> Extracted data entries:
☆ ☆ ☆ ☆
`src/rtl/pcm_pkg.sv`:
```
// Shared constants, channel descriptor and helpers for the PCM serial engine.
package pcm_pkg;
    localparam int WORD_W = 32;
    localparam int HALF_W = WORD_W / 2;
    localparam int IDX_W  = $clog2(WORD_W);
    localparam int POS_W  = 10;
    localparam int WID_W  = 6;

    typedef struct packed {
        logic             en;
        logic [WID_W-1:0] width;
        logic [POS_W-1:0] pos;
    } chan_cfg_t;

    // Turn one 16-bit configuration half into a channel descriptor.
    function automatic chan_cfg_t decode_half(input logic [15:0] h);
        chan_cfg_t c;
        c.en    = h[14];
        c.pos   = h[13:4];
        c.width = {2'b00, h[3:0]} + 6'd8 + (h[15] ? 6'd16 : 6'd0);
        return c;
    endfunction

    // Fill bits above a sample of width w; half limits the result to 16 bits.
    function automatic logic [WORD_W-1:0] extend(input logic [WORD_W-1:0] v,
                                                 input logic [WID_W-1:0] w,
                                                 input logic sx, input logic half);
        logic [WORD_W-1:0] r;
        logic sign;
        sign = v[IDX_W'(w - 6'd1)];
        for (int i = 0; i < WORD_W; i++) begin
            if (half && i >= HALF_W)
                r[i] = 1'b0;
            else if (i < int'(w))
                r[i] = v[i];
            else
                r[i] = sx & sign;
        end
        return r;
    endfunction
endpackage

```
`src/rtl/pcm_cfg_decode.sv`:
```
// Splits a direction's configuration word into two channel descriptors.
// Index 0 is channel 1 (upper half), index 1 is channel 2 (lower half).
module pcm_cfg_decode
    import pcm_pkg::*;
(
    input  logic [WORD_W-1:0]   cfg_word,
    output chan_cfg_t [1:0]     ch
);
    for (genvar g = 0; g < 2; g++) begin : g_half
        // Decode one half-word into its channel fields.
        assign ch[g] = decode_half(cfg_word[WORD_W-1-HALF_W*g -: HALF_W]);
    end
endmodule

```
`src/rtl/pcm_chan_window.sv`:
```
// Locates the current bit index against one channel's bit range.
// Gives in-window, first-bit flags and the sample bit index (MSB first).
// Assumes width <= WORD_W so the index fits IDX_W bits inside the window.
module pcm_chan_window
    import pcm_pkg::*;
#(
    parameter int FRAME_W = 10
) (
    input  chan_cfg_t          cfg,
    input  logic [FRAME_W-1:0] bit_idx,
    output logic               in_win,
    output logic               first,
    output logic [IDX_W-1:0]   msb
);
    localparam int IW = ((FRAME_W > POS_W) ? FRAME_W : POS_W) + 1;

    logic [IW-1:0] b_x, p_x, k;

    // Offset of the bit index from the channel start and range test.
    always_comb begin
        b_x    = IW'(bit_idx);
        p_x    = IW'(cfg.pos);
        k      = b_x - p_x;
        in_win = cfg.en && (b_x >= p_x) && (k < IW'(cfg.width));
        first  = cfg.en && (b_x == p_x);
        msb    = IDX_W'(cfg.width - 6'd1 - k[5:0]);
    end
endmodule

```
`src/rtl/pcm_tx_path.sv`:
```
// Transmit serializer: fetches words from a fall-through FIFO at channel
// starts and drives one bit per strobe. Channel 1 owns overlapping bits.
// Assumes strobes are never adjacent and fifo_data is valid when not empty.
module pcm_tx_path
    import pcm_pkg::*;
#(
    parameter int FRAME_W = 10
) (
    input  logic               clk,
    input  logic               rst_n,
    input  logic               bit_en,
    input  logic [FRAME_W-1:0] bit_idx,
    input  chan_cfg_t [1:0]    cfg,
    input  logic               pack,
    input  logic               fifo_empty,
    input  logic [WORD_W-1:0]  fifo_data,
    output logic               fifo_pop,
    output logic               sdo,
    output logic               underrun
);
    logic [1:0]        in_w, first_w;
    logic [IDX_W-1:0]  msb_w [2];
    logic [WORD_W-1:0] hold1_q, hold2_q, cur1, cur2, lo, hi;
    logic              fetch1, fetch2, bit_d, under_d;

    for (genvar g = 0; g < 2; g++) begin : g_win
        pcm_chan_window #(.FRAME_W(FRAME_W)) i_win (
            .cfg     (cfg[g]),
            .bit_idx (bit_idx),
            .in_win  (in_w[g]),
            .first   (first_w[g]),
            .msb     (msb_w[g])
        );
    end

    // Pick fetch points, split the FIFO word and select the outgoing bit.
    always_comb begin
        fetch1 = bit_en && first_w[0];
        fetch2 = bit_en && first_w[1] && !(pack && cfg[0].en);
        lo = pack ? {{HALF_W{1'b0}}, fifo_data[HALF_W-1:0]} : fifo_data;
        hi = pack ? {{HALF_W{1'b0}}, fifo_data[WORD_W-1:HALF_W]} : fifo_data;
        if (fifo_empty) begin
            lo = '0;
            hi = '0;
        end
        cur1 = fetch1 ? lo : hold1_q;
        cur2 = (fetch2 || (fetch1 && pack)) ? hi : hold2_q;
        fifo_pop = (fetch1 || fetch2) && !fifo_empty;
        under_d  = (fetch1 || fetch2) && fifo_empty;
        if (in_w[0])      bit_d = cur1[msb_w[0]];
        else if (in_w[1]) bit_d = cur2[msb_w[1]];
        else              bit_d = 1'b0;
    end

    // Register the serial bit, the held samples and the underrun pulse.
    always_ff @(posedge clk) begin
        if (!rst_n) begin
            sdo      <= 1'b0;
            underrun <= 1'b0;
            hold1_q  <= '0;
            hold2_q  <= '0;
        end else begin
            underrun <= under_d;
            if (bit_en) begin
                sdo     <= bit_d;
                hold1_q <= cur1;
                hold2_q <= cur2;
            end
        end
    end
endmodule

```
`src/rtl/pcm_rx_path.sv`:
```
// Receive deserializer: places each sampled bit at its MSB-first position,
// then extends and pushes finished samples, packed or one per word.
// Assumes in packed mode that channel 1 ends before channel 2.
module pcm_rx_path
    import pcm_pkg::*;
#(
    parameter int FRAME_W = 10
) (
    input  logic               clk,
    input  logic               rst_n,
    input  logic               bit_en,
    input  logic [FRAME_W-1:0] bit_idx,
    input  chan_cfg_t [1:0]    cfg,
    input  logic               pack,
    input  logic               sext,
    input  logic               sdi,
    output logic               push,
    output logic [WORD_W-1:0]  data
);
    logic [1:0]        in_w, first_w;
    logic [IDX_W-1:0]  msb_w [2];
    logic [WORD_W-1:0] acc1_q, acc2_q, acc1_n, acc2_n, s1, s2, data_d;
    logic [HALF_W-1:0] pend_q, pend_d;
    logic              done1, done2, push_d;

    for (genvar g = 0; g < 2; g++) begin : g_win
        pcm_chan_window #(.FRAME_W(FRAME_W)) i_win (
            .cfg     (cfg[g]),
            .bit_idx (bit_idx),
            .in_win  (in_w[g]),
            .first   (first_w[g]),
            .msb     (msb_w[g])
        );
    end

    // Accumulate bits, detect completed samples and form the push word.
    always_comb begin
        acc1_n = (bit_en && first_w[0]) ? '0 : acc1_q;
        if (bit_en && in_w[0]) acc1_n[msb_w[0]] = sdi;
        acc2_n = (bit_en && first_w[1]) ? '0 : acc2_q;
        if (bit_en && in_w[1] && !in_w[0]) acc2_n[msb_w[1]] = sdi;
        done1  = bit_en && in_w[0] && (msb_w[0] == '0);
        done2  = bit_en && in_w[1] && (msb_w[1] == '0);
        s1     = extend(acc1_n, cfg[0].width, sext, pack);
        s2     = extend(acc2_n, cfg[1].width, sext, pack);
        push_d = 1'b0;
        data_d = '0;
        pend_d = pend_q;
        if (pack) begin
            if (done1 && cfg[1].en) pend_d = s1[HALF_W-1:0];
            if (done2) begin
                push_d = 1'b1;
                data_d = {s2[HALF_W-1:0], cfg[0].en ? pend_q : {HALF_W{1'b0}}};
            end else if (done1 && !cfg[1].en) begin
                push_d = 1'b1;
                data_d = {{HALF_W{1'b0}}, s1[HALF_W-1:0]};
            end
        end else if (done1) begin
            push_d = 1'b1;
            data_d = s1;
        end else if (done2) begin
            push_d = 1'b1;
            data_d = s2;
        end
    end

    // Hold accumulators and the pending half; register the push.
    always_ff @(posedge clk) begin
        if (!rst_n) begin
            acc1_q <= '0;
            acc2_q <= '0;
            pend_q <= '0;
            push   <= 1'b0;
            data   <= '0;
        end else begin
            acc1_q <= acc1_n;
            acc2_q <= acc2_n;
            pend_q <= pend_d;
            push   <= push_d;
            if (push_d) data <= data_d;
        end
    end
endmodule

```
`src/rtl/pcm_serdes2.sv`:
```
// Top of the two-channel PCM serial engine: decodes both direction
// configurations and runs independent transmit and receive paths off
// the shared bit strobe and bit index from the frame generator.
module pcm_serdes2
    import pcm_pkg::*;
#(
    parameter int FRAME_W = 10
) (
    input  logic               clk,
    input  logic               rst_n,
    input  logic               bit_en,
    input  logic [FRAME_W-1:0] bit_idx,
    input  logic [31:0]        tx_cfg,
    input  logic [31:0]        rx_cfg,
    input  logic               tx_pack,
    input  logic               rx_pack,
    input  logic               rx_sext,
    input  logic               tx_fifo_empty,
    input  logic [31:0]        tx_fifo_data,
    output logic               tx_fifo_pop,
    output logic               sdo,
    output logic               tx_underrun,
    input  logic               sdi,
    output logic               rx_fifo_push,
    output logic [31:0]        rx_fifo_data
);
    chan_cfg_t [1:0] tx_ch, rx_ch;

    pcm_cfg_decode i_tx_dec (.cfg_word(tx_cfg), .ch(tx_ch));
    pcm_cfg_decode i_rx_dec (.cfg_word(rx_cfg), .ch(rx_ch));

    pcm_tx_path #(.FRAME_W(FRAME_W)) i_tx (
        .clk        (clk),
        .rst_n      (rst_n),
        .bit_en     (bit_en),
        .bit_idx    (bit_idx),
        .cfg        (tx_ch),
        .pack       (tx_pack),
        .fifo_empty (tx_fifo_empty),
        .fifo_data  (tx_fifo_data),
        .fifo_pop   (tx_fifo_pop),
        .sdo        (sdo),
        .underrun   (tx_underrun)
    );

    pcm_rx_path #(.FRAME_W(FRAME_W)) i_rx (
        .clk     (clk),
        .rst_n   (rst_n),
        .bit_en  (bit_en),
        .bit_idx (bit_idx),
        .cfg     (rx_ch),
        .pack    (rx_pack),
        .sext    (rx_sext),
        .sdi     (sdi),
        .push    (rx_fifo_push),
        .data    (rx_fifo_data)
    );
endmodule

```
☆ ☆ ☆ ☆
> To do:
Each line in the data that holds the string "packed" needs to be copied.

> Result:
    typedef struct packed {
// then extends and pushes finished samples, packed or one per word.
// Assumes in packed mode that channel 1 ends before channel 2.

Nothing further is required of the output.